New project aims to capture oral Bushman traditions

The Cape Bush Doctors (CBD) are currently trying to raise funds for a project that will use digital technology to record the threatened and vastly disappearing oral traditions of the San healers and ‘shamans’ in their own words.

The Cape Bush Doctors/Kaapse Bossiedokters main objective is the formalization, protection and restitution of Southern African indigenous healers and their unique indigenous knowledge.

They focus on the formalization and protection of Khoi and particularly San medicinal practitioners, their knowledge of indigenous medicinal plants and traditional health and spiritual practices. They also aim to integrate our members into the broader community through their various projects.

Currently, the CBD’s most urgent project for which they are raising funds is called the San Bossiedokter Indigenous Knowledge Ark. This project will use HD audio visual digital technology to record the most threatened and vastly disappearing oral traditions of the remnants of the San healers and ‘shamans’.

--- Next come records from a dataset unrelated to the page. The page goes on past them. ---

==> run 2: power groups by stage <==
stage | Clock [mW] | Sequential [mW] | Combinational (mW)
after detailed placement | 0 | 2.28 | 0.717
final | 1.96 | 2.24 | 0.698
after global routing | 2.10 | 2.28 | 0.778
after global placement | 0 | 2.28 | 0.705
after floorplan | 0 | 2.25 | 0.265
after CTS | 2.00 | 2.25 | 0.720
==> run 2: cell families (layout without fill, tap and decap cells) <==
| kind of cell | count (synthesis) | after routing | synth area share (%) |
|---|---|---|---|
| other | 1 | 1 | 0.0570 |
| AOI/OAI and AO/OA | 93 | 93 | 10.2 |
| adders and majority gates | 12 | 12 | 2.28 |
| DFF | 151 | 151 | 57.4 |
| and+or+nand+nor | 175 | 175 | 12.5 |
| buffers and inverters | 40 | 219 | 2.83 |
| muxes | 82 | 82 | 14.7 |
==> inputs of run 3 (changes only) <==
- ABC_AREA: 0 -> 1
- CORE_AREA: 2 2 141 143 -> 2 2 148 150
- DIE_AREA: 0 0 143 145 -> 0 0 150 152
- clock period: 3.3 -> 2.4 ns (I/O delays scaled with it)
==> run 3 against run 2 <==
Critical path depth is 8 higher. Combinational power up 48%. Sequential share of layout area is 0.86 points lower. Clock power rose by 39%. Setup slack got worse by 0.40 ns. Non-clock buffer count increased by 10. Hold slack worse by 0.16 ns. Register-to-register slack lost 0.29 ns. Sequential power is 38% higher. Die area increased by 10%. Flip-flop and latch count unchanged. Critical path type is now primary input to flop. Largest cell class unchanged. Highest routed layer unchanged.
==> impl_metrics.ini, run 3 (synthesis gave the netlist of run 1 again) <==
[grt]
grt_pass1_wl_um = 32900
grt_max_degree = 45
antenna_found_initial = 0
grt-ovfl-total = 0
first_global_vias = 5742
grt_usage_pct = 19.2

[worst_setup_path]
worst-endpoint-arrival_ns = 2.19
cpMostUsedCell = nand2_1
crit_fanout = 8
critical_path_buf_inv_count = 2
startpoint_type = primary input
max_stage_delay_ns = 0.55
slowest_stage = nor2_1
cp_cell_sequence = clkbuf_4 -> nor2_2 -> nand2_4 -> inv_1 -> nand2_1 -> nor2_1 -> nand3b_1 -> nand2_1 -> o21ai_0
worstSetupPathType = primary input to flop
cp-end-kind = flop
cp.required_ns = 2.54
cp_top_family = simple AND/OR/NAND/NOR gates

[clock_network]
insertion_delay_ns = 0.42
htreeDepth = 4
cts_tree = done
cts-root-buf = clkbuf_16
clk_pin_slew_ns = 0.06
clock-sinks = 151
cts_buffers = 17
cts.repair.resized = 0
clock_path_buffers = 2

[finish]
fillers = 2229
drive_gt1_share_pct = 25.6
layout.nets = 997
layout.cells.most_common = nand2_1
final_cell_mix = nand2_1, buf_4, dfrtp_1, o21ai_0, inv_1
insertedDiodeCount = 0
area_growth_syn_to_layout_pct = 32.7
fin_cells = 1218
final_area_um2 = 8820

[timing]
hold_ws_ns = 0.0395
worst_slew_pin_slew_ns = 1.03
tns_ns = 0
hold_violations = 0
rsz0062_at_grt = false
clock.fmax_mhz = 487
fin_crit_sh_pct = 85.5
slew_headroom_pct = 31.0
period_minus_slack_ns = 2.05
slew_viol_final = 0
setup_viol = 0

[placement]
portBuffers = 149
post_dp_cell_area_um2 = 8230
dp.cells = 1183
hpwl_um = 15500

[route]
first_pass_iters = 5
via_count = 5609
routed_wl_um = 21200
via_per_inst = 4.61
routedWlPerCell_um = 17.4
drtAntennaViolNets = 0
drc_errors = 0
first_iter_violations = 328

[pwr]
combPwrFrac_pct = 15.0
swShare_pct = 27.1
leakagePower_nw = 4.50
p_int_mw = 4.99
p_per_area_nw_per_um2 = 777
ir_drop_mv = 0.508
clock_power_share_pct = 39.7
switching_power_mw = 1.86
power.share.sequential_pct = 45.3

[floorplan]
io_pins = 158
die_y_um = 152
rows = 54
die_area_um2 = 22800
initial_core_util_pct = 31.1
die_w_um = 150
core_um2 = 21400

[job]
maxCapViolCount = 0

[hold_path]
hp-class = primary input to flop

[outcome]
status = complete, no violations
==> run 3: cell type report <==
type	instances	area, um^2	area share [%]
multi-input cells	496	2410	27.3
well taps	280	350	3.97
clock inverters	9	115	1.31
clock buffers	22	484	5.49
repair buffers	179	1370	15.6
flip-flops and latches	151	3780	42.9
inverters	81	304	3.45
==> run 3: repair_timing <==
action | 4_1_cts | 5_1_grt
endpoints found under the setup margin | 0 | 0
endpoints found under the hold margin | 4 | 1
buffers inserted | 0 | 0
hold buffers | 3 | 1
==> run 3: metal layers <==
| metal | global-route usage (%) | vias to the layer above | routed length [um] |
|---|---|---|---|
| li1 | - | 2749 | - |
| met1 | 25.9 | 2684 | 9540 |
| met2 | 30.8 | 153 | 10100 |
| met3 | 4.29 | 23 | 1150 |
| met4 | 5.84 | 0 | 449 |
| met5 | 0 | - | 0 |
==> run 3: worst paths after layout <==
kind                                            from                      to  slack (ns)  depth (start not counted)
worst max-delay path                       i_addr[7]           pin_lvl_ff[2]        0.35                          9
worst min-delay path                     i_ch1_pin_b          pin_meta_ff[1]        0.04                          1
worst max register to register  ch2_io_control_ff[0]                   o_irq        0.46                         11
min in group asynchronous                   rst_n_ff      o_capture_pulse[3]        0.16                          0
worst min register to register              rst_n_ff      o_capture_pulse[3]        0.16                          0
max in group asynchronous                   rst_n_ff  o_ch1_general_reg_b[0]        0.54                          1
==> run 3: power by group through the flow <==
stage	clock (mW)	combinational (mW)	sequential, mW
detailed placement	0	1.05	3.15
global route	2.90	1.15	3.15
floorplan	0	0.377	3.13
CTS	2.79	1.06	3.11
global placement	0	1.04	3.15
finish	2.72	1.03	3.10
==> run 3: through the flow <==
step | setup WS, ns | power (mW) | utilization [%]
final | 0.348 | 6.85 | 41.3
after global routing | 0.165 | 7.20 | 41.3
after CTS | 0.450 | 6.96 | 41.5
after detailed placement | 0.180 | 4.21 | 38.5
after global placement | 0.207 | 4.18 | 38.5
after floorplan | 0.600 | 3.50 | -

The CBD act on a collective sense from their healer members, that there is a great urgency to create an opportunity for their knowledgeable San elders to record and preserve their knowledge, ensuring that it is passed on before it is too late. They therefore aim to facilitate this process and ensure that the archives are easily accessible to their future generations.

The archives will also be made available for scientific research and development, while ensuring that terms and conditions for access, as stipulated by the participants, will channel benefits towards the socio-economic development of the families and communities of the knowledge keepers.

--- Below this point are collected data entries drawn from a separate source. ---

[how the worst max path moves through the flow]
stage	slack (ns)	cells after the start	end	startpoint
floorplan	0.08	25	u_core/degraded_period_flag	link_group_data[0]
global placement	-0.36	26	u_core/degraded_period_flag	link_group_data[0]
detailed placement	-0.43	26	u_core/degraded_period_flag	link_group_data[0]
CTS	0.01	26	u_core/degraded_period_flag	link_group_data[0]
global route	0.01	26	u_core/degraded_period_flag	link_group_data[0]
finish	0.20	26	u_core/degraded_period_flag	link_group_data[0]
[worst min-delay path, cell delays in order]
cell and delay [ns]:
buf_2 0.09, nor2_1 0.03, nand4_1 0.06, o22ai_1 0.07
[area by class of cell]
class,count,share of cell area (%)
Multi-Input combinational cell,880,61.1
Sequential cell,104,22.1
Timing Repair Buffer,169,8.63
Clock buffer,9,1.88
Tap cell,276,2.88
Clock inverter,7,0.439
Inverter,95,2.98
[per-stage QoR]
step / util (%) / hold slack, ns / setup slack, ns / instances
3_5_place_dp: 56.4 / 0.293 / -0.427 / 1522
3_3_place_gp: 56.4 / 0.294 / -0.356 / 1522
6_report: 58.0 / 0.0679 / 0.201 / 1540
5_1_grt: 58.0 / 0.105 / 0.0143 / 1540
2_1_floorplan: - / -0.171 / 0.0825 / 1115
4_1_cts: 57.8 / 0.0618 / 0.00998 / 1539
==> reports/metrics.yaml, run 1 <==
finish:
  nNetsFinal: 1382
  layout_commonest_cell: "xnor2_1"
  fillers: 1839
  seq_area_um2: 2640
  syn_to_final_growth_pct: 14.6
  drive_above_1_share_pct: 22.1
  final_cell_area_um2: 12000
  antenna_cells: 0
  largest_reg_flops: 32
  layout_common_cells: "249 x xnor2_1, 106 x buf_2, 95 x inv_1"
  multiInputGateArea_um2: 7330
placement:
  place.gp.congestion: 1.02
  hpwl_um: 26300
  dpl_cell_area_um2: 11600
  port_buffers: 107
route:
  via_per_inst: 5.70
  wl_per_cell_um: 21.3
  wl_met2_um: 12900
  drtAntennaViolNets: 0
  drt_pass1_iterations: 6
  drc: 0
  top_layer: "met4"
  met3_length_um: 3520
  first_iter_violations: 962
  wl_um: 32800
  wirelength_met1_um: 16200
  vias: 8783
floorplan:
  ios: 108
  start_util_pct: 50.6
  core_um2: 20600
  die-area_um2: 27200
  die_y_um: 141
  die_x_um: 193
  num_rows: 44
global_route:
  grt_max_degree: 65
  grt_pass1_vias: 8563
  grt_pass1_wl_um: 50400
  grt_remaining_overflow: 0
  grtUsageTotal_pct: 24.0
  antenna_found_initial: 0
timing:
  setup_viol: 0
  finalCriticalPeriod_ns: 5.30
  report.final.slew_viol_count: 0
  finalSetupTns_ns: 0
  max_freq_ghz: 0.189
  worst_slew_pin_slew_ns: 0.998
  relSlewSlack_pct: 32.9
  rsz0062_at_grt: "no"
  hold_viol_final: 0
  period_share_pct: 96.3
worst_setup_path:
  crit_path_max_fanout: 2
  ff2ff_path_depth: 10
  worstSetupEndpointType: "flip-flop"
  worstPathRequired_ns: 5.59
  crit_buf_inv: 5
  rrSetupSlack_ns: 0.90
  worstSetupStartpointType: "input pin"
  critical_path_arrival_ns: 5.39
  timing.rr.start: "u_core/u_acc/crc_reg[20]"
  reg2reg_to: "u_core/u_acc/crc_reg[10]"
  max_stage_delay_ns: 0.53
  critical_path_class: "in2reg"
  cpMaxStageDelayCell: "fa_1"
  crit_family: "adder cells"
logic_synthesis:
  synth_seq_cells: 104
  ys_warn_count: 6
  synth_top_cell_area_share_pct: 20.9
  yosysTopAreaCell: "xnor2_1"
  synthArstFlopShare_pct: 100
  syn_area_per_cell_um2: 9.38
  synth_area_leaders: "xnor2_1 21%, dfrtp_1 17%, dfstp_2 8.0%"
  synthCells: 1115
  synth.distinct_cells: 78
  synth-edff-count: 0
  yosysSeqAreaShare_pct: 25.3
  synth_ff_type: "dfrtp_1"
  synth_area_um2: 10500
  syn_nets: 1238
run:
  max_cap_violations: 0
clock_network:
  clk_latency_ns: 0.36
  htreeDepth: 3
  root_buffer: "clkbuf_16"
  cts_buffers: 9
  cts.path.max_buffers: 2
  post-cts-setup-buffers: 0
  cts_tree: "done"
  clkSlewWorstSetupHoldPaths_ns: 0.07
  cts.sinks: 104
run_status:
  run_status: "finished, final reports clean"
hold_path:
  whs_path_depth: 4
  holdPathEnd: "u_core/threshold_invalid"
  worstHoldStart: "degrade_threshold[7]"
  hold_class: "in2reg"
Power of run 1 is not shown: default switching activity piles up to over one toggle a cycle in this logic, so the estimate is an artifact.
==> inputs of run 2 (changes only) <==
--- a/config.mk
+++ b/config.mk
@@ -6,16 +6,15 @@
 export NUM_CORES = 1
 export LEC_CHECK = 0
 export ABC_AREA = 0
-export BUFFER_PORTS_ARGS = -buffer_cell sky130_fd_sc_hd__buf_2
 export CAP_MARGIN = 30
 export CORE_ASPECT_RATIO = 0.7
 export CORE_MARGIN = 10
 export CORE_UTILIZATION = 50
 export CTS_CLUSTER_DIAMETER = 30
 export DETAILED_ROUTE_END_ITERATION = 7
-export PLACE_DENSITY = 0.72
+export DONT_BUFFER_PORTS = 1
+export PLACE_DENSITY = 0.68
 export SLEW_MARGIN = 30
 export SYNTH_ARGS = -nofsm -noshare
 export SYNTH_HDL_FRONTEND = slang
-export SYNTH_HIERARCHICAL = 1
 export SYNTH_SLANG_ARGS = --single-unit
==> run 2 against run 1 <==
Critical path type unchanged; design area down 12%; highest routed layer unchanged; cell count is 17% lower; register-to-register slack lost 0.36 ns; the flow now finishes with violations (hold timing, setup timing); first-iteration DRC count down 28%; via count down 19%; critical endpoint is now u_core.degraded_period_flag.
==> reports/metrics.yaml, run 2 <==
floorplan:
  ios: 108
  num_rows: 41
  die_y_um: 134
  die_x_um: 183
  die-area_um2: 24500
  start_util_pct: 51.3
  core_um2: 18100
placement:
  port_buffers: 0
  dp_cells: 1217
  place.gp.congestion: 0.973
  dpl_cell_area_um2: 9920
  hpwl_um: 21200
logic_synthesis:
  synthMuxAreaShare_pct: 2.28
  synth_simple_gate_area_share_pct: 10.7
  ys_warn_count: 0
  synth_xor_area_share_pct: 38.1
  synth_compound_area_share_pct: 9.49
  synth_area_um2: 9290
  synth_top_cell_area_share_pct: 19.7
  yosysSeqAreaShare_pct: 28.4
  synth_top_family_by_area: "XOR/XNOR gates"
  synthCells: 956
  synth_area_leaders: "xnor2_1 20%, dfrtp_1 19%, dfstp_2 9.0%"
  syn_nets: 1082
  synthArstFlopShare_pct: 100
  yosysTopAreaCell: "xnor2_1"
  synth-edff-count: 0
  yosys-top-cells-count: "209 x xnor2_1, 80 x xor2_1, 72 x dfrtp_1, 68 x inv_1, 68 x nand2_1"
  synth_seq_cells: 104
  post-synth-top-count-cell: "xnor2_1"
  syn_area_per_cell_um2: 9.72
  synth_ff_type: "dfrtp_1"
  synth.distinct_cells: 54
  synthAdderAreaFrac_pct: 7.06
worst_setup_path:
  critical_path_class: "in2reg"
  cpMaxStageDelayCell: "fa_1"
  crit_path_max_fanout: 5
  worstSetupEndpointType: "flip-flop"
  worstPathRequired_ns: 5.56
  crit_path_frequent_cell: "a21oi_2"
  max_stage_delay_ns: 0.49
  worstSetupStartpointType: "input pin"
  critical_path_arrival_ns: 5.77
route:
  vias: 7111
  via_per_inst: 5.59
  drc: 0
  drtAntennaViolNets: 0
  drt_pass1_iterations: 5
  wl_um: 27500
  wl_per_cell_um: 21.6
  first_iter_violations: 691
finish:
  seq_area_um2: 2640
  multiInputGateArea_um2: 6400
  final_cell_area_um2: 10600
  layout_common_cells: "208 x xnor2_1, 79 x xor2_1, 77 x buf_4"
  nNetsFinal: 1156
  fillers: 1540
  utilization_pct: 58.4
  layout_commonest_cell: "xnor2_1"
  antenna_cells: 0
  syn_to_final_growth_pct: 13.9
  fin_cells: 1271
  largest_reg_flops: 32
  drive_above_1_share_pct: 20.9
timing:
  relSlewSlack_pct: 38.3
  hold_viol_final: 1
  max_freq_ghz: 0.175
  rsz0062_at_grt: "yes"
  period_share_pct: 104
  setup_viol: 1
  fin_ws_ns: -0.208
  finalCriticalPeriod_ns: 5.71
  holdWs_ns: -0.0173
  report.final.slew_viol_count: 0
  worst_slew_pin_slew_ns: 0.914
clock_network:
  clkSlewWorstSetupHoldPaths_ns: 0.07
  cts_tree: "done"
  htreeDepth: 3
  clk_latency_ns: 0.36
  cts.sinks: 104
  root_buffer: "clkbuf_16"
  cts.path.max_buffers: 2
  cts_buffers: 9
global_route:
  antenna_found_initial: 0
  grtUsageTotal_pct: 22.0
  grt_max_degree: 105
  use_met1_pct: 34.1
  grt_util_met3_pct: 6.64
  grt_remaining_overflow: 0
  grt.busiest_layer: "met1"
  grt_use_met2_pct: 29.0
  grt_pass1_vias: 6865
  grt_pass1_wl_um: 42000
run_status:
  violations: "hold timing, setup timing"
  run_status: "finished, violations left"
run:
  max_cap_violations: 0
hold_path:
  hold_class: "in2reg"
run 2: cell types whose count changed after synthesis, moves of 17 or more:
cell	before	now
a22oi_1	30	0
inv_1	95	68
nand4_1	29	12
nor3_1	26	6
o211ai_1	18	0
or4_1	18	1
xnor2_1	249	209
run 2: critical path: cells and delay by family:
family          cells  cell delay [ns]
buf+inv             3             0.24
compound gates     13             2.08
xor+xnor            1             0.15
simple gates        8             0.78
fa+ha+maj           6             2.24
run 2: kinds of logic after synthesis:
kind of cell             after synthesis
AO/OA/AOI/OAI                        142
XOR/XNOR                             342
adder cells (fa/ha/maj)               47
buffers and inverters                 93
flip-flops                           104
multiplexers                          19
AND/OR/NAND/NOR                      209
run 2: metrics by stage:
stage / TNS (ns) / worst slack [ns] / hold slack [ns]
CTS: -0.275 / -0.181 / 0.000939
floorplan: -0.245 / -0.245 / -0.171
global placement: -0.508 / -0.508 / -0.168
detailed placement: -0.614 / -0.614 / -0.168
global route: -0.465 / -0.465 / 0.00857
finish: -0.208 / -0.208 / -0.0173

The Org family proudly refer to themselves as the last “Wild Bushmen” of the Kalahari Gemsbok National Park, a title reserved for the last few indigenous people born and raised in the wilderness according to San customs and traditions.

a brief history of the Org family:

  • They were the last Bushman family to leave South Africa’s Kalahari Gemsbok National Park (KGNP).
  • They lived under the leadership of the patriarch Jan ‡Khomani, son-in-law of the legendary Makai who also fathered Regopstaan Kruiper.
  • All Jan ‡Khomani’s children were born in and around the Kgalagadi Transfrontier Park, in South Africa and Botswana.
  • They grew up in the wild as nomadic hunter gatherers.
  • They remained inside the KGNP until the early 1970’s before relocating to an area bordering Botswana’s GNP, now known as “‡Khomani se Kop”. They stayed there until the mid 1980’s when they were once again relocated – this time to Struizendam, only a few kilometres from the South Africa/Botswana border and just outside the newly established Kgalagadi Transfrontier Park.This brought to an end their age old traditions and in many ways criminalising their cultural practices.
  • Their lives were thrown into turmoil as they struggled to adapt to a modern society that had them pinned down in one place, separated from nature and their traditional nomadic existence of following the rain and animals. They had to become economically active in a remote area that has very little infrastructure, resources or opportunities.
  • Due to the geographic separation from the Kruiper side of the family, which had remained in South Africa after leaving the KGNP, they have been excluded from work opportunities and most benefits resulting from the ‡Khomani San Land Claim.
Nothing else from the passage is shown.